# [What the task requires]
Report only the number of lines in this material that include the string "WIDTH".

# [Provided records]

========

`src/rtl/eic_pkg.sv`:
```
`timescale 1ns/1ps
package eic_pkg;
    localparam int unsigned OFS_RISE_EN = 32'h000;
    localparam int unsigned OFS_FALL_EN = 32'h004;
    localparam int unsigned OFS_SWTRIG  = 32'h008;
    localparam int unsigned OFS_RPEND   = 32'h00C;
    localparam int unsigned OFS_FPEND   = 32'h010;
    localparam int unsigned OFS_RESV    = 32'h014;
    localparam int unsigned OFS_MASK    = 32'h080;

    typedef enum logic [2:0] {
        SEL_NONE,
        SEL_RISE_EN,
        SEL_FALL_EN,
        SEL_SWTRIG,
        SEL_RPEND,
        SEL_FPEND,
        SEL_RESV,
        SEL_MASK
    } reg_sel_e;
endpackage

```
`src/rtl/eic_sync.sv`:
```
`timescale 1ns/1ps
module eic_sync #(
    parameter int unsigned WIDTH = 32
) (
    input  logic             clk,
    input  logic             rst_n,
    input  logic [WIDTH-1:0] async_i,
    output logic [WIDTH-1:0] sync_o
);
    logic [WIDTH-1:0] stage1_q;
    logic [WIDTH-1:0] stage2_q;

    always_ff @(posedge clk or negedge rst_n) begin
        if (!rst_n) begin
            stage1_q <= '0;
            stage2_q <= '0;
        end else begin
            stage1_q <= async_i;
            stage2_q <= stage1_q;
        end
    end

    assign sync_o = stage2_q;
endmodule

```
`src/rtl/eic_edge_capture.sv`:
```
`timescale 1ns/1ps
module eic_edge_capture #(
    parameter int unsigned NUM_LINES = 32
) (
    input  logic                 clk,
    input  logic                 rst_n,
    input  logic [NUM_LINES-1:0] level_i,
    input  logic [NUM_LINES-1:0] rise_en_i,
    input  logic [NUM_LINES-1:0] fall_en_i,
    input  logic [NUM_LINES-1:0] sw_set_i,
    input  logic [NUM_LINES-1:0] rclr_i,
    input  logic [NUM_LINES-1:0] fclr_i,
    output logic [NUM_LINES-1:0] rpend_o,
    output logic [NUM_LINES-1:0] fpend_o
);
    logic [NUM_LINES-1:0] prev_q;
    logic [NUM_LINES-1:0] rise_evt;
    logic [NUM_LINES-1:0] fall_evt;

    always_ff @(posedge clk or negedge rst_n) begin
        if (!rst_n) prev_q <= '0;
        else        prev_q <= level_i;
    end

    always_comb begin
        rise_evt = (level_i & ~prev_q & rise_en_i) | sw_set_i;
        fall_evt = (~level_i & prev_q & fall_en_i);
    end

    for (genvar i = 0; i < NUM_LINES; i++) begin : g_line
        logic rp_q;
        logic fp_q;
        always_ff @(posedge clk or negedge rst_n) begin
            if (!rst_n) begin
                rp_q <= 1'b0;
                fp_q <= 1'b0;
            end else begin
                if (rise_evt[i])    rp_q <= 1'b1;
                else if (rclr_i[i]) rp_q <= 1'b0;
                if (fall_evt[i])    fp_q <= 1'b1;
                else if (fclr_i[i]) fp_q <= 1'b0;
            end
        end
        assign rpend_o[i] = rp_q;
        assign fpend_o[i] = fp_q;
    end

    // a clear without a competing event empties the bit
    p_clear_r6: assert property (@(posedge clk) disable iff (!rst_n)
        (|(rclr_i & ~rise_evt)) |=> ((rpend_o & $past(rclr_i & ~rise_evt)) == '0));
    // an event always leaves its bit set, even against a clear
    p_event_wins_r7: assert property (@(posedge clk) disable iff (!rst_n)
        (|rise_evt) |=> ((rpend_o & $past(rise_evt)) == $past(rise_evt)));
    // with no event and no clear, pending holds
    p_hold_r6: assert property (@(posedge clk) disable iff (!rst_n)
        ((rise_evt | rclr_i | fall_evt | fclr_i) == '0) |=> ($stable(rpend_o) && $stable(fpend_o)));
endmodule

```
`src/rtl/eic_regfile.sv`:
```
`timescale 1ns/1ps
module eic_regfile
    import eic_pkg::*;
#(
    parameter int unsigned NUM_LINES = 32,
    parameter int unsigned DATA_W    = 32,
    parameter int unsigned ADDR_W    = 12
) (
    input  logic                 clk,
    input  logic                 rst_n,
    input  logic                 bus_sel,
    input  logic                 bus_wr,
    input  logic [ADDR_W-1:0]    bus_addr,
    input  logic [DATA_W-1:0]    bus_wdata,
    input  logic [NUM_LINES-1:0] rpend_i,
    input  logic [NUM_LINES-1:0] fpend_i,
    output logic [DATA_W-1:0]    bus_rdata,
    output logic [NUM_LINES-1:0] rise_en_o,
    output logic [NUM_LINES-1:0] fall_en_o,
    output logic [NUM_LINES-1:0] mask_o,
    output logic [NUM_LINES-1:0] sw_set_o,
    output logic [NUM_LINES-1:0] rclr_o,
    output logic [NUM_LINES-1:0] fclr_o
);
    logic [NUM_LINES-1:0] resv_q;
    logic [NUM_LINES-1:0] wline;
    logic [DATA_W-1:0]    rd_mux;
    logic                 wr_hit;
    logic                 rd_hit;
    reg_sel_e             sel;

    always_comb begin
        if      (bus_addr == ADDR_W'(OFS_RISE_EN)) sel = SEL_RISE_EN;
        else if (bus_addr == ADDR_W'(OFS_FALL_EN)) sel = SEL_FALL_EN;
        else if (bus_addr == ADDR_W'(OFS_SWTRIG))  sel = SEL_SWTRIG;
        else if (bus_addr == ADDR_W'(OFS_RPEND))   sel = SEL_RPEND;
        else if (bus_addr == ADDR_W'(OFS_FPEND))   sel = SEL_FPEND;
        else if (bus_addr == ADDR_W'(OFS_RESV))    sel = SEL_RESV;
        else if (bus_addr == ADDR_W'(OFS_MASK))    sel = SEL_MASK;
        else                                       sel = SEL_NONE;
    end

    assign wr_hit = bus_sel & bus_wr;
    assign rd_hit = bus_sel & ~bus_wr;
    assign wline  = bus_wdata[NUM_LINES-1:0];

    always_ff @(posedge clk or negedge rst_n) begin
        if (!rst_n) begin
            rise_en_o <= '0;
            fall_en_o <= '0;
            resv_q    <= '0;
            mask_o    <= '0;
        end else if (wr_hit) begin
            unique case (sel)
                SEL_RISE_EN: rise_en_o <= wline;
                SEL_FALL_EN: fall_en_o <= wline;
                SEL_RESV:    resv_q    <= wline;
                SEL_MASK:    mask_o    <= wline;
                default:     ;
            endcase
        end
    end

    always_comb begin
        sw_set_o = '0;
        rclr_o   = '0;
        fclr_o   = '0;
        if (wr_hit) begin
            unique case (sel)
                SEL_SWTRIG: sw_set_o = wline;
                SEL_RPEND:  rclr_o   = wline;
                SEL_FPEND:  fclr_o   = wline;
                default:    ;
            endcase
        end
    end

    always_comb begin
        unique case (sel)
            SEL_RISE_EN: rd_mux = DATA_W'(rise_en_o);
            SEL_FALL_EN: rd_mux = DATA_W'(fall_en_o);
            SEL_RPEND:   rd_mux = DATA_W'(rpend_i);
            SEL_FPEND:   rd_mux = DATA_W'(fpend_i);
            SEL_RESV:    rd_mux = DATA_W'(resv_q);
            SEL_MASK:    rd_mux = DATA_W'(mask_o);
            default:     rd_mux = '0;
        endcase
    end

    always_ff @(posedge clk or negedge rst_n) begin
        if (!rst_n)      bus_rdata <= '0;
        else if (rd_hit) bus_rdata <= rd_mux;
    end

    // read data only moves on a read
    p_rdata_hold_r12: assert property (@(posedge clk) disable iff (!rst_n)
        !rd_hit |=> $stable(bus_rdata));
    // a mask write lands in the mask one cycle later
    p_mask_write_r10: assert property (@(posedge clk) disable iff (!rst_n)
        (wr_hit && sel == SEL_MASK) |=> (mask_o == $past(wline)));
    // software trigger never reads back non-zero
    p_swtrig_reads_zero_r8: assert property (@(posedge clk) disable iff (!rst_n)
        (rd_hit && sel == SEL_SWTRIG) |=> (bus_rdata == '0));
endmodule

```
`src/rtl/eic_top.sv`:
```
`timescale 1ns/1ps
module eic_top #(
    parameter int unsigned NUM_LINES = 32,
    parameter int unsigned DATA_W    = 32,
    parameter int unsigned ADDR_W    = 12
) (
    input  logic                 clk,
    input  logic                 rst_n,
    input  logic [NUM_LINES-1:0] ev_in,
    input  logic                 bus_sel,
    input  logic                 bus_wr,
    input  logic [ADDR_W-1:0]    bus_addr,
    input  logic [DATA_W-1:0]    bus_wdata,
    output logic [DATA_W-1:0]    bus_rdata,
    output logic                 irq_o
);
    logic [NUM_LINES-1:0] level;
    logic [NUM_LINES-1:0] rise_en;
    logic [NUM_LINES-1:0] fall_en;
    logic [NUM_LINES-1:0] mask;
    logic [NUM_LINES-1:0] sw_set;
    logic [NUM_LINES-1:0] rclr;
    logic [NUM_LINES-1:0] fclr;
    logic [NUM_LINES-1:0] rpend;
    logic [NUM_LINES-1:0] fpend;
    logic                 irq_d;

    eic_sync #(.WIDTH(NUM_LINES)) u_sync (
        .clk(clk), .rst_n(rst_n), .async_i(ev_in), .sync_o(level)
    );

    eic_edge_capture #(.NUM_LINES(NUM_LINES)) u_capture (
        .clk(clk), .rst_n(rst_n), .level_i(level),
        .rise_en_i(rise_en), .fall_en_i(fall_en), .sw_set_i(sw_set),
        .rclr_i(rclr), .fclr_i(fclr), .rpend_o(rpend), .fpend_o(fpend)
    );

    eic_regfile #(.NUM_LINES(NUM_LINES), .DATA_W(DATA_W), .ADDR_W(ADDR_W)) u_regs (
        .clk(clk), .rst_n(rst_n), .bus_sel(bus_sel), .bus_wr(bus_wr),
        .bus_addr(bus_addr), .bus_wdata(bus_wdata),
        .rpend_i(rpend), .fpend_i(fpend), .bus_rdata(bus_rdata),
        .rise_en_o(rise_en), .fall_en_o(fall_en), .mask_o(mask),
        .sw_set_o(sw_set), .rclr_o(rclr), .fclr_o(fclr)
    );

    assign irq_d = |((rpend | fpend) & mask);

    always_ff @(posedge clk or negedge rst_n) begin
        if (!rst_n) irq_o <= 1'b0;
        else        irq_o <= irq_d;
    end

    // an unmasked pending line raises the output on the next cycle
    p_irq_raise_r9: assert property (@(posedge clk) disable iff (!rst_n)
        (|((rpend | fpend) & mask)) |=> irq_o);
    // nothing unmasked pending keeps the output low next cycle
    p_irq_quiet_r10: assert property (@(posedge clk) disable iff (!rst_n)
        (((rpend | fpend) & mask) == '0) |=> !irq_o);
endmodule

```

========

# [Completed task]
6